▶ **PROBLEM TO WORK ON**
Each entry needs to appear again, retyped exactly as it is below.
[EXERCISE DATA — start]
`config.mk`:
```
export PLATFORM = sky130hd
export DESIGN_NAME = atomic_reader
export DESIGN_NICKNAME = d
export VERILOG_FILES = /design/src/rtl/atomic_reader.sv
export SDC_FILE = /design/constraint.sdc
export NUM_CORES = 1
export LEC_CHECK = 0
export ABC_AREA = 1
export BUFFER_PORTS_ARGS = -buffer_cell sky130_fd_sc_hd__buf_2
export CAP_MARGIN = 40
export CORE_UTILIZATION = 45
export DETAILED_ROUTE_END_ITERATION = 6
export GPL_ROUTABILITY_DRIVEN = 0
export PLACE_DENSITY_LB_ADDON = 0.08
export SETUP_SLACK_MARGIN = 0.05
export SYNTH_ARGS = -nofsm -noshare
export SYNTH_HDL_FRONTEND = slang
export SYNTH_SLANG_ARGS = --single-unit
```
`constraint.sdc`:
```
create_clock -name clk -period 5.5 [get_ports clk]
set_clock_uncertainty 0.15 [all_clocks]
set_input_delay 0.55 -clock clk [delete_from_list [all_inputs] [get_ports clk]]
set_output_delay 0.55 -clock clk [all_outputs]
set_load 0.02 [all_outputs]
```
[EXERCISE DATA — finish]
▶ **SOLUTION**
`config.mk`:
```
export PLATFORM = sky130hd
export DESIGN_NAME = atomic_reader
export DESIGN_NICKNAME = d
export VERILOG_FILES = /design/src/rtl/atomic_reader.sv
export SDC_FILE = /design/constraint.sdc
export NUM_CORES = 1
export LEC_CHECK = 0
export ABC_AREA = 1
export BUFFER_PORTS_ARGS = -buffer_cell sky130_fd_sc_hd__buf_2
export CAP_MARGIN = 40
export CORE_UTILIZATION = 45
export DETAILED_ROUTE_END_ITERATION = 6
export GPL_ROUTABILITY_DRIVEN = 0
export PLACE_DENSITY_LB_ADDON = 0.08
export SETUP_SLACK_MARGIN = 0.05
export SYNTH_ARGS = -nofsm -noshare
export SYNTH_HDL_FRONTEND = slang
export SYNTH_SLANG_ARGS = --single-unit
```
`constraint.sdc`:
```
create_clock -name clk -period 5.5 [get_ports clk]
set_clock_uncertainty 0.15 [all_clocks]
set_input_delay 0.55 -clock clk [delete_from_list [all_inputs] [get_ports clk]]
set_output_delay 0.55 -clock clk [all_outputs]
set_load 0.02 [all_outputs]
```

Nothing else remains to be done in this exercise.